At the age of two, Rory Jackermis ran away to the speedway.

His family home was just down the road on Murray Bridge's east side, and his dad found him staring through a gate into the pits.

He would cross that fence when he grew older, then another and another - until Tuesday, when he stepped into the pits at The Bend Motorsport Park as an engineer with a Supercars Championship outfit.

There he was in Team 18's garage on the pre-season test day, as drivers Mark Winterbottom, Scott Pye and other engineers hurried around, fiddling with two Holden Commodores before they roared out for another lap.

Like any other child who was into cars, Mr Jackermis had wanted to be a racing driver.

He found his outlet at Murray Bridge Speedway, starting with a V6 sprint car, then a speedcar with his dad's British racing green livery.

His on-track successes were few and far between, he said, but the format gave him an opportunity to develop his own parts and test them out.

"Whilst it was a very small-budget operation, there was a lot that I could learn," he said.

"That was what I wanted to get out of it."

He also took part in Formula SAE, a national racing competition for engineering students, with the University of South Australia, then Flinders University; and got his first professional experience with sports sedan team Steven Tamasi Racing, who went on to win the national championship.

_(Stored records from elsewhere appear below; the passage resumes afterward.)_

Design sig_altmult_add, start of the top module:
module sig_altmult_add
(
	input signed [15:0] dataa, datab, datac, datad,
	input 		clock, aclr,
	output reg 	[32:0] result
);
clock: 4.01 ns
lec_check: 0
abc_area: 0
cap_margin: 20
core_aspect_ratio: 0.5
core_margin: 2
core_utilization: 68
cts_cluster_diameter: 301
cts_cluster_size: 99
slew_margin: 20
tns_end_percent: 5
run.sh (not shown) runs the stock make flow with config.mk's settings and CLKGATE_MAP_FILE=.
The baseline finished but fails on setup timing.
==> next run, changes <==
Settings changed: ABC_AREA 0 to not set, CELL_PAD_IN_SITES_GLOBAL_PLACEMENT set to 2, CORE_ASPECT_RATIO 0.5 to not set, CORE_UTILIZATION 68 to 40, CTS_CLUSTER_DIAMETER 301 to not set, CTS_CLUSTER_SIZE 99 to not set, TNS_END_PERCENT 5 to not set.
Clock period 4.01 ns to 11.5 ns, I/O delays scaled along.
This time the run finished clean. Die size rose by 68%. Fmax fell by 11%. Setup slack improved by 6.7 ns. Routed wire length fell by 6.7%. Critical path depth fell by 3. Count of clock-buffer cells in the layout rose by 1. Hold slack improved by 0.017 ns. Cell area fell by 10%.

* * *

sig_altmult_add again, from the RTL that the note above started with.
Settings: LEC_CHECK=0, CAP_MARGIN=25, CORE_ASPECT_RATIO=1.22, CORE_MARGIN=3, CORE_UTILIZATION=40, CTS_CLUSTER_SIZE=48, GPL_TIMING_DRIVEN=0, SLEW_MARGIN=20; clock period 7.0 ns.
Edit:
==> flow/config.mk (replaced) <==
export PLATFORM = sky130hd
export DESIGN_NAME = sig_altmult_add
export DESIGN_NICKNAME = sig_altmult_add
export VERILOG_FILES = /design/flow/design.v
export SDC_FILE = /design/flow/constraint.sdc
export NUM_CORES = 4
export LEC_CHECK = 0
export ABC_AREA = 1
export CAP_MARGIN = 5
export CELL_PAD_IN_SITES_DETAIL_PLACEMENT = 0
export CELL_PAD_IN_SITES_GLOBAL_PLACEMENT = 1
export CORE_ASPECT_RATIO = 1.02
export CORE_MARGIN = 3
export CORE_UTILIZATION = 24
export CTS_CLUSTER_SIZE = 21
export GPL_TIMING_DRIVEN = 1
export SLEW_MARGIN = 10
export TNS_END_PERCENT = 45
Result:
- The changed run went through all stages and came out clean
- routed wire length came out higher by about 20%
- worst setup slack gains 730 ps
- critical path depth stays the same
- synthesized cell count came out higher by 39%
- worst hold slack gains 28 ps
- utilization came out lower by 18 points
- maximum frequency came out higher by about 12%
- non-clock buffer count came out lower by 64
- design area came out higher by 11%
Edit:
==> flow/config.mk (replaced) <==
export PLATFORM = sky130hd
export DESIGN_NAME = sig_altmult_add
export DESIGN_NICKNAME = sig_altmult_add
export VERILOG_FILES = /design/flow/design.v
export SDC_FILE = /design/flow/constraint.sdc
export NUM_CORES = 4
export LEC_CHECK = 0
export CAP_MARGIN = 20
export CORE_ASPECT_RATIO = 1.74
export CORE_MARGIN = 2
export CORE_UTILIZATION = 45
export CTS_CLUSTER_DIAMETER = 140
export CTS_CLUSTER_SIZE = 100
export HOLD_SLACK_MARGIN = -0.08
export SLEW_MARGIN = 20
Hold slack is better by 4.8 ps.
Synthesized area is lower by 9.3%.
Cell area fell by about 10%.
Cell count went down by 33%.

That opened up more opportunities, including with R-Tek Motorsport in Australian Formula Three.

"Last year, my first full year with the team, we won the Australian championship and went through the season undefeated, which was a feat never before done," he said.

"That was a pretty exciting year."

It was not long before he landed a full-time job with Team 18, which will run two Commodores in the Supercars season starting in Adelaide this weekend.

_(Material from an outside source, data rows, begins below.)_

==> violet: inputs <==
==> flow/design.v <==
`timescale 1ns / 1ns
module complex_multiplier
    #(parameter integer     OPERAND_WIDTH_A = 16,  
      parameter integer     OPERAND_WIDTH_B = 16,  
      parameter integer     OPERAND_WIDTH_OUT = 32,   
      parameter integer     STAGES = 6,   
      parameter             BLOCKING = 0,
      parameter             ROUND_MODE = 0,
      parameter integer     GROWTH_BITS = 0,   
      parameter             BYTE_ALIGNED = 1,
      localparam            EFF_PORT_WIDTH_A = BYTE_ALIGNED ? ((OPERAND_WIDTH_A*2+15)/16)*16 : OPERAND_WIDTH_A * 2,
      localparam            EFF_PORT_WIDTH_B = BYTE_ALIGNED ? ((OPERAND_WIDTH_B*2+15)/16)*16 : OPERAND_WIDTH_B * 2,
      localparam            EFF_PORT_WIDTH_OUT = BYTE_ALIGNED ? ((OPERAND_WIDTH_OUT*2+15)/16)*16 : OPERAND_WIDTH_OUT * 2
    )
    (   
        input                                           aclk,
        input                                           aresetn,
		input                                           rounding_cy,
        input               [EFF_PORT_WIDTH_A - 1 : 0]    s_axis_a_tdata,
        output reg                                      s_axis_a_tready,
        input                                           s_axis_a_tvalid,
        input               [EFF_PORT_WIDTH_B - 1 : 0]    s_axis_b_tdata,
        output reg                                      s_axis_b_tready,
        input                                           s_axis_b_tvalid,
        output reg  		[EFF_PORT_WIDTH_OUT - 1 : 0]  m_axis_dout_tdata,
        output reg                                      m_axis_dout_tvalid,
        input                                           m_axis_dout_tready
        );
    localparam INPUT_WIDTH_A = OPERAND_WIDTH_A * 2;
    localparam INPUT_WIDTH_B = OPERAND_WIDTH_B * 2;
    localparam OUTPUT_WIDTH  = OPERAND_WIDTH_OUT * 2;
    localparam TRUNC_BITS = (INPUT_WIDTH_A + INPUT_WIDTH_B - OUTPUT_WIDTH)/2 + 1 + GROWTH_BITS;
    localparam OUTPUT_PADDING = EFF_PORT_WIDTH_OUT - OUTPUT_WIDTH;
    localparam CALCULATION_STAGES = 6;    
    reg        [STAGES : 0]                     tvalid;
    reg        [EFF_PORT_WIDTH_OUT-1:0]         tdata [STAGES-2:0];
    wire signed [OPERAND_WIDTH_A-1:0] a_r = s_axis_a_tdata[OPERAND_WIDTH_A - 1 : 0];
    wire signed [OPERAND_WIDTH_A-1:0] a_i = s_axis_a_tdata[EFF_PORT_WIDTH_A / 2 + OPERAND_WIDTH_A - 1 : EFF_PORT_WIDTH_A / 2];
    wire signed [OPERAND_WIDTH_B-1:0] b_r = s_axis_b_tdata[OPERAND_WIDTH_B - 1 : 0];
    wire signed [OPERAND_WIDTH_B-1:0] b_i = s_axis_b_tdata[EFF_PORT_WIDTH_B / 2 + OPERAND_WIDTH_B - 1 : EFF_PORT_WIDTH_B / 2];
    reg signed [OPERAND_WIDTH_A + OPERAND_WIDTH_B : 0] mult_r, mult_i, mult_0, common, common_r1, common_r2, p_r_int, p_i_int;
    reg signed [OPERAND_WIDTH_A - 1 : 0] a_r_d, a_i_d, a_r_dd, a_i_dd, a_r_ddd, a_i_ddd, a_r_dddd, a_i_dddd;
    reg signed [OPERAND_WIDTH_B - 1 : 0] b_r_d, b_i_d, b_r_dd, b_i_dd, b_r_ddd, b_i_ddd;
    reg                          a_valid_d, b_valid_d;
    reg signed [OPERAND_WIDTH_A : 0] a_dd_common;
    reg signed [OPERAND_WIDTH_B : 0] a_dd_r, a_dd_i;
    reg        [STAGES - 1 : 0]  rounding_cy_buf ;
    wire signed [OPERAND_WIDTH_OUT - 1 : 0] result_r;
    wire signed [OPERAND_WIDTH_OUT - 1 : 0] result_i;
    wire signed [OPERAND_WIDTH_A + OPERAND_WIDTH_B + 1 - 1 : 0] temp1, temp2;
    localparam rounding_cy_buf_index = CALCULATION_STAGES - 1;
    wire signed [OPERAND_WIDTH_A + OPERAND_WIDTH_B + 1 - 1 : 0] rounding_cy_extended = {{(OPERAND_WIDTH_A + OPERAND_WIDTH_B){1'b0}}, rounding_cy_buf[rounding_cy_buf_index]};
	if (ROUND_MODE == 0 || TRUNC_BITS == 0) begin
        assign temp1 = p_r_int >>> TRUNC_BITS;
        assign temp2 = p_i_int >>> TRUNC_BITS;
		assign result_r = temp1[OPERAND_WIDTH_OUT - 1 : 0];
		assign result_i = temp2[OPERAND_WIDTH_OUT - 1 : 0];    
	end
	else begin
        wire signed [OPERAND_WIDTH_A + OPERAND_WIDTH_B + 1 - 1 : 0] point5_correction = {{(OPERAND_WIDTH_A + OPERAND_WIDTH_B + 1 - TRUNC_BITS){1'b0}}, 1'b0, {(TRUNC_BITS-1){1'b1}}} + rounding_cy_extended;
        assign temp1 = (p_r_int + point5_correction) >>> TRUNC_BITS;
        assign temp2 = (p_i_int + point5_correction) >>> TRUNC_BITS;
		assign result_r = temp1[OPERAND_WIDTH_OUT-1:0];
		assign result_i = temp2[OPERAND_WIDTH_OUT-1:0];    
	end
    integer i;
    always @(posedge aclk) begin
        if (!aresetn) begin
            tvalid <= 0;
            a_valid_d <= 0;
            b_valid_d <= 0;
            m_axis_dout_tvalid <= 0;
        end
        else begin
            a_valid_d <= s_axis_a_tvalid;
            b_valid_d <= s_axis_b_tvalid;
            a_r_d <= a_r;
            a_i_d <= a_i;
            b_r_d <= b_r;
            b_i_d <= b_i;
            if (ROUND_MODE == 1)
                rounding_cy_buf[0] <= rounding_cy;
            else if (ROUND_MODE == 2)   
                rounding_cy_buf[0] <= ~rounding_cy_buf[0];
            if (BLOCKING == 1 && m_axis_dout_tready == 0 && m_axis_dout_tvalid == 1) begin 
                m_axis_dout_tvalid <= 0;
                m_axis_dout_tdata <= {(OUTPUT_WIDTH){1'b0}};
                s_axis_a_tready <= 0;
                s_axis_b_tready <= 0;
            end
            else begin
                s_axis_a_tready <= 1;
                s_axis_b_tready <= 1;
                a_dd_common <= a_r_d - a_i_d;
                a_r_dd <= a_r_d;
                a_i_dd <= a_i_d;
                b_r_dd <= b_r_d;
                b_i_dd <= b_i_d;
                a_r_ddd <= a_r_dd;
                a_i_ddd <= a_i_dd;
                b_r_ddd <= b_r_dd;
                b_i_ddd <= b_i_dd;
                mult_0 <= a_dd_common * b_i_dd;
                a_r_dddd <= a_r_ddd;
                a_i_dddd <= a_i_ddd;
                a_dd_r <= b_r_ddd - b_i_ddd;
                a_dd_i <= b_r_ddd + b_i_ddd;
                common <= mult_0;
                mult_r <= a_dd_r * a_r_dddd;
                mult_i <= a_dd_i * a_i_dddd;
                common_r1 <= common;
                common_r2 <= common;
                p_r_int <= mult_r + common_r1;
                p_i_int <= mult_i + common_r2;
                for (i = 1; i<STAGES; i = i + 1) begin
                    rounding_cy_buf[i] <= rounding_cy_buf[i-1];
                end
                tvalid[0] <= a_valid_d & b_valid_d;
                for (i = 1; i<(STAGES); i = i+1) begin
                    tvalid[i] <= tvalid[i-1];
                end
                m_axis_dout_tvalid <= tvalid[STAGES-2];
                if (STAGES > CALCULATION_STAGES) begin
                    tdata[0] <= {{(OUTPUT_PADDING/2){result_i[OPERAND_WIDTH_OUT - 1]}}, result_i,
                        {(OUTPUT_PADDING/2){result_r[OPERAND_WIDTH_OUT - 1]}}, result_r};
                    for (i = 1; i<(STAGES-CALCULATION_STAGES); i = i+1) begin
                        tdata[i] <= tdata[i-1];
                    end
                    m_axis_dout_tdata <= tdata[STAGES - CALCULATION_STAGES - 1];
                end
                else begin
                     m_axis_dout_tdata <= {{(OUTPUT_PADDING/2){result_i[OPERAND_WIDTH_OUT - 1]}}, result_i,
                         {(OUTPUT_PADDING/2){result_r[OPERAND_WIDTH_OUT - 1]}}, result_r};
                end
            end
        end
    end
endmodule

As a data engineer, it is his job to model any conditions which might affect upcoming races; to collect data in the workshop and out on the track; and to help the team use it to determine everything from mechanical calibration to pit stop strategy and driving style.

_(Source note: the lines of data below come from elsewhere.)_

==> inputs of 09-03 <==
Design Calculator2_0, start of the top module:
module Calculator2_0(clk, rst, col, btn, btnres, fil, Sseg, anodos);
==> flow/config.mk <==
export PLATFORM = sky130hd
export DESIGN_NAME = Calculator2_0
export DESIGN_NICKNAME = Calculator2_0
export VERILOG_FILES = /design/flow/design.v
export SDC_FILE = /design/flow/constraint.sdc
export NUM_CORES = 4
export LEC_CHECK = 0
export CAP_MARGIN = 10
export CORE_ASPECT_RATIO = 1.37
export CORE_MARGIN = 2
export CORE_UTILIZATION = 60
export GPL_ROUTABILITY_DRIVEN = 1
export HOLD_SLACK_MARGIN = -0.07
export MIN_ROUTING_LAYER = met1
export PLACE_DENSITY_LB_ADDON = 0.01
export SLEW_MARGIN = 20
==> flow/constraint.sdc <==
create_clock -name core_clock -period 102.0 [get_ports {clk}]
set_input_delay 20.4000 -clock core_clock [delete_from_list [all_inputs] [get_ports {clk}]]
set_output_delay 20.4000 -clock core_clock [all_outputs]
set_load 0.01 [all_outputs]
run.sh (not shown) runs the stock make flow with config.mk's settings and CLKGATE_MAP_FILE=.
==> 01-17 (differences from 09-03) <==
- CAP_MARGIN: 10 -> 15
- CORE_ASPECT_RATIO: 1.37 -> 0.51
- CORE_UTILIZATION: 60 -> 40
- GPL_ROUTABILITY_DRIVEN: 1 -> 0
- HOLD_SLACK_MARGIN: -0.07 -> not set
- MAX_ROUTING_LAYER: not set -> met4
- MIN_ROUTING_LAYER: met1 -> not set
- PLACE_DENSITY_LB_ADDON: 0.01 -> not set
==> flow/constraint.sdc (replaced) <==
create_clock -name core_clock -period 65.7 [get_ports {clk}]
set_input_delay 13.1400 -clock core_clock [delete_from_list [all_inputs] [get_ports {clk}]]
set_output_delay 13.1400 -clock core_clock [all_outputs]
set_load 0.01 [all_outputs]
==> 07-20 (differences from 09-03) <==
- ABC_AREA: not set -> 1
- CAP_MARGIN: 10 -> 20
- CORE_ASPECT_RATIO: 1.37 -> not set
- CORE_UTILIZATION: 60 -> 64
- CTS_CLUSTER_DIAMETER: not set -> 374
- CTS_CLUSTER_SIZE: not set -> 96
- GPL_ROUTABILITY_DRIVEN: 1 -> not set
- HOLD_SLACK_MARGIN: -0.07 -> not set
- MIN_ROUTING_LAYER: met1 -> not set
- PLACE_DENSITY: not set -> 0.43
- PLACE_DENSITY_LB_ADDON: 0.01 -> not set
- TNS_END_PERCENT: not set -> 5
==> flow/constraint.sdc (replaced) <==
create_clock -name core_clock -period 53.7 [get_ports {clk}]
set_input_delay 10.7400 -clock core_clock [delete_from_list [all_inputs] [get_ports {clk}]]
set_output_delay 10.7400 -clock core_clock [all_outputs]
set_load 0.01 [all_outputs]
==> COMMIT_EDITMSG <==
Record implementation results from latest flow run

* Overflow after GRT: 2,066
* Run status: did not finish
- Synth cell count leaders: sky130_fd_sc_hd__nand2_1, sky130_fd_sc_hd__inv_1, sky130_fd_sc_hd__nor2_1
* FA/HA/MAJ Cells, Area Fraction: 16.1%
* Share of the yosys chip area belonging to registers: 9.25%
- Stop err: [ERROR GRT-0116] Global routing finished with congestion. Check the congestion regions in the DRC Viewer.
* Stage at which the run stopped: 5_1_grt
* Placement Rows: 114
* Post-synthesis cell count from yosys: 9,809
* Number of gates resized after cts: 471
- Die width: 316 um
* Dpl cells: 13,200
- Overall die height: 316 um
- The share of synthesized area in the top cell type comes to 13.6%.
* Post-synthesis share of cell area spent on xor and xnor gates: 6.13%
- Per the synthesis report, the AND-OR/OR-AND share of the synthesized area is 14.5%.
the above is filed under 07-20

==> COMMIT_EDITMSG <==
Add synthesis and place-and-route results

* Run status: failed layout checks
- Causes of the layout check failure: setup timing
- Post-synthesis share of cell area spent on xor and xnor gates: 4.97%
- Synth cell count leaders: sky130_fd_sc_hd__nand2_1, sky130_fd_sc_hd__nor2_1, sky130_fd_sc_hd__ha_1
- H-tree levels: 1
- After synthesis, flip-flops and latches occupy 10.1% of the total area.
- Number of gates resized after cts: 360
- Least setup slack across all paths after layout: -27,720 ps
- The first global-routing pass estimated 377 mm of wire.
* Post-synthesis cell count from yosys: 7,700
- Placement Rows: 98
- In this run the vertical extent of the chip is 274 um.
- For this run the aggregate overflow at the end of global routing stands at 0.
- Compound-cell area share of the yosys netlist: 31.7%
- Final number of setup-violating endpoints: 43
- Die width: 533 um
- In this run the biggest area consumer among cell types represents 14.9% of the synthesized area.
* Dpl cells: 11,900
- Yosys reports a chip area of 0.0570 mm^2.
the above is filed under 01-17

==> COMMIT_EDITMSG <==
Add synthesis and place-and-route results

* Proportion of cell area occupied by registers: 9.18%
- The worst register-to-register path ends at bardisp.Sseg5[5].
- Number of gates resized after cts: 36
* Dpl cells: 9,026
* Share of the yosys chip area belonging to registers: 10.1%
* Placement Rows: 132
- The cell-mix breakdown from Yosys lists the XOR/XNOR area share as 4.97%.
- In this run the biggest area consumer among cell types represents 14.9% of the synthesized area.
- Per the synthesis report, the adder-cell share of the synthesized area is 17.6%.
- Run status: finished clean
* Post-synthesis cell count from yosys: 7,700
- By instance count, the leading cell after synthesis is sky130_fd_sc_hd__nand2_1.
- After Yosys synthesis, AND-OR and OR-AND compound gates account for 31.7% of the synthesized area.
- Synth cell count leaders: sky130_fd_sc_hd__nand2_1, sky130_fd_sc_hd__nor2_1, sky130_fd_sc_hd__ha_1
- Growth of design area from synthesis to finish: 10.5%
- Overflow after GRT: 0
the above is filed under 09-03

"We'll do preparation, including things like looking at what sort of weather you might get over the weekend ... maybe track changes and things like that, essentially making sure everyone has a good idea of what to expect for the weekend to come," he said.

"We have to present data to the other race engineers and make sure they ... better understand what changes have been made to the car, setup changes and things we've tried.

"I need to be able to look at things like the fuel burn rate and figure out how far we might be able to get in a race, and what the best strategy might be in order to get home at the end of a race in the best possible position; and also looking at what the driver might be able to change in their style to make sure that they're getting the most out of the car."

It could be stressful at the pinnacle of Australian motor sport, he said, but it was exciting to see how far team members push each other to achieve their best.

Winterbottom finished 13th in Team 18's only Supercars Championship entry last year, while Pye - racing for another team - placed one position higher.

The championship will return to Tailem Bend for The Bend 500 in September.